(Stored data entries)
<file path="config.mk">
export PLATFORM = sky130hd
export DESIGN_NAME = if_fetch_unit
export DESIGN_NICKNAME = d
export VERILOG_FILES = /design/src/rtl/if_fetch_unit.sv
export SDC_FILE = /design/constraint.sdc
export NUM_CORES = 1
export LEC_CHECK = 0
export ABC_AREA = 1
export BUFFER_PORTS_ARGS = -buffer_cell sky130_fd_sc_hd__buf_2
export CAP_MARGIN = 20
export CORE_UTILIZATION = 35
export CTS_CLUSTER_SIZE = 28
export DETAILED_ROUTE_END_ITERATION = 7
export PLACE_DENSITY = 0.58
export SYNTH_ARGS = -nofsm -noshare
export SYNTH_HDL_FRONTEND = slang
export SYNTH_SLANG_ARGS = --single-unit
</file>
<file path="constraint.sdc">
create_clock -name clk -period 10.2 [get_ports clk]
set_clock_uncertainty 0.15 [all_clocks]
set_input_delay 0.51 -clock clk [delete_from_list [all_inputs] [get_ports clk]]
set_output_delay 0.51 -clock clk [all_outputs]
set_load 0.005 [all_outputs]
</file>
<file path="src/rtl/if_fetch_unit.sv">
// Instruction-fetch front end: owns the PC, drives a 1-cycle-latency instruction SRAM,
// and delivers (pc, instr, valid) to IF/ID with stall, redirect and a 1-entry skid buffer.
module if_fetch_unit #(
  parameter logic [31:0] RESET_PC = 32'h0000_0000,
  parameter int          ADDR_W   = 14
) (
  input  logic              clk,
  input  logic              rst,
  input  logic              stall,
  input  logic              redirect,
  input  logic [31:0]       redirect_pc,
  output logic              im_cs,
  output logic              im_oe,
  output logic [ADDR_W-1:0] im_addr,
  input  logic [31:0]       im_dout,
  output logic [31:0]       pc_out,
  output logic [31:0]       instr_out,
  output logic              instr_valid
);

  logic [31:0] r_pc;
  logic        r_inflight_v;
  logic [31:0] r_inflight_pc;
  logic        r_skid_v;
  logic [31:0] r_skid_pc;
  logic [31:0] r_skid_instr;
  logic [31:0] r_pc_out;
  logic [31:0] r_instr_out;
  logic        r_instr_valid;

  logic        w_issue;
  logic [31:0] w_pc_next;
  logic        w_inflight_v_next;
  logic [31:0] w_inflight_pc_next;
  logic        w_skid_v_next;
  logic [31:0] w_skid_pc_next;
  logic [31:0] w_skid_instr_next;
  logic [31:0] w_pc_out_next;
  logic [31:0] w_instr_out_next;
  logic        w_instr_valid_next;

  // A pending skid entry never blocks issue: it drains in the same cycle the new fetch goes out.
  assign w_issue = !rst && !stall && !redirect;
  assign im_cs   = w_issue;
  assign im_oe   = w_issue;
  assign im_addr = r_pc[ADDR_W+1:2];

  assign pc_out      = r_pc_out;
  assign instr_out   = r_instr_out;
  assign instr_valid = r_instr_valid;

  always_comb begin
    w_pc_next          = r_pc;
    w_inflight_v_next  = w_issue;
    w_inflight_pc_next = w_issue ? r_pc : r_inflight_pc;
    w_skid_v_next      = r_skid_v;
    w_skid_pc_next     = r_skid_pc;
    w_skid_instr_next  = r_skid_instr;
    w_pc_out_next      = r_pc_out;
    w_instr_out_next   = r_instr_out;
    w_instr_valid_next = r_instr_valid;

    if (redirect) begin
      w_pc_next          = {redirect_pc[31:2], 2'b00};
      w_inflight_v_next  = 1'b0;
      w_skid_v_next      = 1'b0;
      w_pc_out_next      = 32'h0;
      w_instr_out_next   = 32'h0;
      w_instr_valid_next = 1'b0;
    end else if (stall) begin
      // Output holds; the one response that can be outstanding is parked in the skid.
      if (r_inflight_v) begin
        w_skid_v_next     = 1'b1;
        w_skid_pc_next    = r_inflight_pc;
        w_skid_instr_next = im_dout;
      end
    end else if (r_skid_v) begin
      w_skid_v_next      = 1'b0;
      w_pc_out_next      = r_skid_pc;
      w_instr_out_next   = r_skid_instr;
      w_instr_valid_next = 1'b1;
    end else if (r_inflight_v) begin
      w_pc_out_next      = r_inflight_pc;
      w_instr_out_next   = im_dout;
      w_instr_valid_next = 1'b1;
    end else begin
      w_pc_out_next      = 32'h0;
      w_instr_out_next   = 32'h0;
      w_instr_valid_next = 1'b0;
    end

    if (w_issue) begin
      w_pc_next = r_pc + 32'd4;
    end
  end

  always_ff @(posedge clk or posedge rst) begin
    if (rst) begin
      r_pc          <= RESET_PC;
      r_inflight_v  <= 1'b0;
      r_inflight_pc <= 32'h0;
      r_skid_v      <= 1'b0;
      r_skid_pc     <= 32'h0;
      r_skid_instr  <= 32'h0;
      r_pc_out      <= 32'h0;
      r_instr_out   <= 32'h0;
      r_instr_valid <= 1'b0;
    end else begin
      r_pc          <= w_pc_next;
      r_inflight_v  <= w_inflight_v_next;
      r_inflight_pc <= w_inflight_pc_next;
      r_skid_v      <= w_skid_v_next;
      r_skid_pc     <= w_skid_pc_next;
      r_skid_instr  <= w_skid_instr_next;
      r_pc_out      <= w_pc_out_next;
      r_instr_out   <= w_instr_out_next;
      r_instr_valid <= w_instr_valid_next;
    end
  end

endmodule

</file>
Word level (Yosys, flattened, before mapping):

Index checks and enable logic that the tools add are counted.

* register bits after elaboration: 195
* bits of input ports: 68
* output and inout port bits: 81
* word-level logic and storage cells: 38

* add/sub/neg operators: 1
* eq/ne operators: 2
* muxes and demuxes: 18
* bitwise operators: 1
* reduce and logical (&&, ||, !) cells: 7

Operators by type and width (count)
* $mux W32: 10
* $add A32 B3 Y32 const B: 1
* $mux W1: 8
* $logic_not A1 Y1: 3
* $ne A3 B1 Y1 const B: 1
* $reduce_and A3 Y1: 1
* $logic_and A1 B1 Y1: 2
* $ne A2 B1 Y1 const B: 1
* $reduce_bool A2 Y1: 1
* $not A1 Y1: 1

Depth between registers and ports, before layout:

* depth in word-level cells: 4
* gate-level depth with buffers: 10
* mapped depth without buffers: 9

Least setup slack after synthesis:

OpenSTA, ideal clock, no wires.

* path type: input -> output
* start point: input port redirect
* end point: output port im_oe
* data arrival time: 1320 ps
* required time: 9540 ps
* slack: 8220 ps
* stages: 6
* path buffers: 3
* cell sequence: buf_4 -> inv_2 -> nand2_1 -> inv_2 -> clkbuf_1 -> buf_4

* word-level cells in the longest chain between the ends: 2

Ends and longest elaborated chain
* start, declared: RTL line 10 `input logic redirect,`
* $logic_not A1 Y1: RTL line 43 `assign w_issue = !rst && !stall && !redirect;`
* $logic_and A1 B1 Y1: RTL line 43
* end, declared: RTL line 13 `output logic im_oe,`

Every way passes these cells.

Final worst setup path:

* start point: input port redirect
* end point: output port im_cs

* word-level cells in the longest chain between the ends: 2

Ends and longest elaborated chain
* $logic_not A1 Y1: RTL line 43
* $logic_and A1 B1 Y1: RTL line 43
* end, declared: RTL line 12 `output logic im_cs,`

Every way passes these cells.

==> impl_metrics.json <==
{
  "cts_buffer_depth": 2,
  "area_delta_synth_final_pct": 16.73,
  "yosysUniqueCellTypes": 29,
  "hold_viol_final": 0,
  "fin_setup_tns_ns": 0,
  "grt_usage": 0.1800,
  "cts.hold.buffers_added": 0,
  "cp_max_fo": 34,
  "ys_ff_latch": 188,
  "htreeDepth": 4,
  "powerDensity_mw_per_mm2": 176.6,
  "finalSetupViolCount": 0,
  "p_sw_uw": 490.4,
  "synth_area_leaders": "dfrtp_1 (56%), nand2_1 (8.7%), o21ai_0 (6.1%)",
  "r2r_start": "r_inflight_v",
  "postCtsSetupRepairBufs": 0,
  "clk_latency_ns": 0.43,
  "globalplace.congestion": 0.8347,
  "ctsResizeCount": 0,
  "crit_type": "input pin to primary output",
  "die_h_microns": 157.2,
  "grt_first_pass_wirelength_microns": 34340,
  "ant_nets": 0,
  "cts_root_buffer": "clkbuf_16",
  "p_int_mw": 1.248,
  "first_iter_violations": 421,
  "combinationalPowerShare": 0.113,
  "cts.clk_slew.worst_paths_ns": 0.07,
  "worstPathRequired_ns": 9.54,
  "max-slew-margin-rel": 0.4655,
  "port_buffers": 146,
  "arrival_ns": 2.07,
  "synth_area_leader_cell": "dfrtp_1",
  "cts_made_buffers": 17,
  "finalWirelength_microns": 21230,
  "antennaDiodeCount": 0,
  "layout-drive-gt1-share": 0.2140,
  "finalCritPeriodShare": 0.2672,
  "reg2reg_depth": 5,
  "grt_max_degree": 110,
  "die_w_microns": 157.2,
  "p_seq_frac": 0.522,
  "wire_per_inst_microns": 15.76,
  "ff2ff_setup_slack_ns": 7.97,
  "yosysMostFrequentCell": "nand2_1",
  "hold_path.class": "input pin to async pin",
  "cts_tree": "built",
  "overflow": 0,
  "dr.pass1.iters": 5,
  "ys_top_cells_by_count": "nand2_1 (196), dfrtp_1 (188), o21ai_0 (103), nor2_1 (90), a22oi_1 (65)",
  "yosys.area.top_type_share": 0.5578,
  "remaining_drc_errors": 0,
  "yosysSeqAreaShare": 0.5578,
  "syn_area_sq_mm": 0.008434,
  "slew_violations": 0,
  "min_period_ns": 2.725,
  "finalNetCount": 1084,
  "placedInstanceArea_sq_mm": 0.009261,
  "worst_hold_slack_ns": 0.07415,
  "leakagePower_nw": 4.674,
  "worst_r2r_endpoint": "pc_out[31]",
  "synth_edf_count": 0,
  "synthArstFlopShare": 1.000,
  "clockPowerShare": 0.366,
  "worst-slew-pin-transition_ns": 0.7998,
  "cp-end-kind": "primary output",
  "dp_hpwl_microns": 13490,
  "clock-sinks": 188,
  "die_area_sq_mm": 0.02472,
  "stdcell_area_sq_mm": 0.009846,
  "rows": 56,
  "syn_avg_cell_area_sq_um": 9.269,
  "fmax_ghz": 0.3670,
  "synth_cells": 910,
  "via_per_inst": 4.867,
  "switching_share": 0.2820,
  "rsz0062_at_grt": "false",
  "cp-start-kind": "input pin",
  "grt_pass1_vias": 6300,
  "start_util": 0.3583,
  "status": "complete, no violations",
  "ios": 149,
  "synth_ff_type": "dfrtp_1",
  "antenna_found_initial": 0,
  "max-vdd-ir-drop_v": 0.00007882,
  "core_sq_mm": 0.02354,
  "syn_nets": 979,
  "routed-via-count": 6556,
  "fin_util": 0.4182,
  "cap_violations": 0,
  "ys_warn_count": 0
}
[cell usage in the layout (no fill, tap or decap), types with 2 or more instances in the layout]
cell        instances
a21oi_1            21
a31oi_1             2
inv_8               4
o21ai_0           103
nor2_2              8
dfrtp_1           187
nand4_1             4
nor3_1              2
buf_2             146
o21ai_1            18
buf_4               7
mux2_1             28
nand2_2             3
nor2_4              4
nor2_1             89
inv_1              51
o211ai_1            7
inv_6               4
clkinvlp_4          3
mux2_2             13
inv_2               3
nand2_1           193
a22oi_1            65
nand3_1            32
clkinv_4            4
clkbuf_16          17
[registers in the layout, summed over array words and instances, names as in the netlist]
signal         cells
instr_valid        1
pc_out            31
r_pc              30
r_skid_pc         30
r_inflight_pc     30
instr_out         32
r_inflight_v       1
r_skid_instr      32
r_skid_v           1
[metal layers]
metal  wire (microns)  track usage
met3             1072      0.03414
met4              160      0.04022
met2             9595       0.2811
met1            10400       0.2577
met5                0            0
[cells by family after synthesis]
family          share of synthesized area
fa+ha+maj                        0.001483
simple gates                       0.1613
flops                              0.5578
mux                               0.05474
xor+xnor                         0.001039
buf+inv                           0.07061
compound gates                     0.1531
[through the flow]
step | total power, mW | instances | setup WS, ns
floorplan | 1.051 | 910 | 4.426
global placement | 1.109 | 1314 | 7.123
detailed placement | 1.119 | 1314 | 7.084
CTS | 1.762 | 1346 | 7.430
global route | 1.836 | 1347 | 7.308
finish | 1.739 | 1347 | 7.475
[power groups by stage]
stage	clock [mW]	combinational, mW	sequential [mW]
after floorplan	0	0.146	0.905
after global placement	0	0.193	0.916
after detailed placement	0	0.198	0.921
after CTS	0.657	0.199	0.906
after global routing	0.689	0.227	0.920
final	0.636	0.196	0.907
[worst max path at each step]
stage | slack (ns) | from | to
floorplan | 4.43 | rst | instr_out[0]
global placement | 7.12 | redirect | r_skid_instr[27]
detailed placement | 7.08 | redirect | r_skid_instr[23]
CTS | 7.43 | redirect | im_cs
global route | 7.31 | redirect | im_oe
finish | 7.47 | redirect | im_cs
[cell type report]
type / count / area, sq um
tap: 319 / 399.1
fill: 2409 / 13700
inverter: 55 / 214.0
clock inverter: 15 / 131.4
sequential: 188 / 4706
multi-input combinational: 599 / 3159
timing repair buffer: 154 / 810.8
clock buffer: 17 / 425.4
[critical path, stage by stage]
cell,delay [ns]
buf_2,0.23
inv_2,0.47
nand2_2,0.12
inv_2,0.49
buf_2,0.22
Note: power is estimated with default switching activity, not from simulation.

Task details:
The answer must consist of every line from the data that holds the string "family".

Result for this task:
[cells by family after synthesis]
family          share of synthesized area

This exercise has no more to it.